Whatever appears in the entries must be given again exactly.

(Saved data entries)
┏━━
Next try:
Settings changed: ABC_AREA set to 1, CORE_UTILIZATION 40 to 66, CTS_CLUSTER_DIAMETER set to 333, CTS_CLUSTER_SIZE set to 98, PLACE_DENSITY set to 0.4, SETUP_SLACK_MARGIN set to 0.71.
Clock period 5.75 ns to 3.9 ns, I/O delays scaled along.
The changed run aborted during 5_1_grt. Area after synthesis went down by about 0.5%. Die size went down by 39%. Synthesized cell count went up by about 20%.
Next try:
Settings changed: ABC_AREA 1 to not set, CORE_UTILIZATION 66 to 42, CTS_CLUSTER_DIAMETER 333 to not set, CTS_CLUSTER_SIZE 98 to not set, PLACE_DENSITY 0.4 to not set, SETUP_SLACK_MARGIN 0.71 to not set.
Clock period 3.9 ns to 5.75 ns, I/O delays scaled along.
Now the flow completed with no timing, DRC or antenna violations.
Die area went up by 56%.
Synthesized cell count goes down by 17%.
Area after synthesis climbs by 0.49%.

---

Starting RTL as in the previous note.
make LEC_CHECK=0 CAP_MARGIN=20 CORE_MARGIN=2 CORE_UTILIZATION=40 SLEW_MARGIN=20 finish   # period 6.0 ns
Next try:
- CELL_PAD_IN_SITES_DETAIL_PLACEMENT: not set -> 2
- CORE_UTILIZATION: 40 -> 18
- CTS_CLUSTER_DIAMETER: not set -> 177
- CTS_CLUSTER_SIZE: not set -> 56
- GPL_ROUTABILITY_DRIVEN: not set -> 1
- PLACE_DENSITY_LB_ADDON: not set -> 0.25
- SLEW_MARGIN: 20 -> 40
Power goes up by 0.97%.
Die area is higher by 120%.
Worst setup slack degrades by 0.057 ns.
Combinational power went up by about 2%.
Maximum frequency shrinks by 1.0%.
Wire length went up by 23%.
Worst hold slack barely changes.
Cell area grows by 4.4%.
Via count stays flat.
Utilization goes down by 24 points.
┗━━
■ OUTPUT OF THE TASK ■
Next try:
Settings changed: ABC_AREA set to 1, CORE_UTILIZATION 40 to 66, CTS_CLUSTER_DIAMETER set to 333, CTS_CLUSTER_SIZE set to 98, PLACE_DENSITY set to 0.4, SETUP_SLACK_MARGIN set to 0.71.
Clock period 5.75 ns to 3.9 ns, I/O delays scaled along.
The changed run aborted during 5_1_grt. Area after synthesis went down by about 0.5%. Die size went down by 39%. Synthesized cell count went up by about 20%.
Next try:
Settings changed: ABC_AREA 1 to not set, CORE_UTILIZATION 66 to 42, CTS_CLUSTER_DIAMETER 333 to not set, CTS_CLUSTER_SIZE 98 to not set, PLACE_DENSITY 0.4 to not set, SETUP_SLACK_MARGIN 0.71 to not set.
Clock period 3.9 ns to 5.75 ns, I/O delays scaled along.
Now the flow completed with no timing, DRC or antenna violations.
Die area went up by 56%.
Synthesized cell count goes down by 17%.
Area after synthesis climbs by 0.49%.

---

Starting RTL as in the previous note.
make LEC_CHECK=0 CAP_MARGIN=20 CORE_MARGIN=2 CORE_UTILIZATION=40 SLEW_MARGIN=20 finish   # period 6.0 ns
Next try:
- CELL_PAD_IN_SITES_DETAIL_PLACEMENT: not set -> 2
- CORE_UTILIZATION: 40 -> 18
- CTS_CLUSTER_DIAMETER: not set -> 177
- CTS_CLUSTER_SIZE: not set -> 56
- GPL_ROUTABILITY_DRIVEN: not set -> 1
- PLACE_DENSITY_LB_ADDON: not set -> 0.25
- SLEW_MARGIN: 20 -> 40
Power goes up by 0.97%.
Die area is higher by 120%.
Worst setup slack degrades by 0.057 ns.
Combinational power went up by about 2%.
Maximum frequency shrinks by 1.0%.
Wire length went up by 23%.
Worst hold slack barely changes.
Cell area grows by 4.4%.
Via count stays flat.
Utilization goes down by 24 points.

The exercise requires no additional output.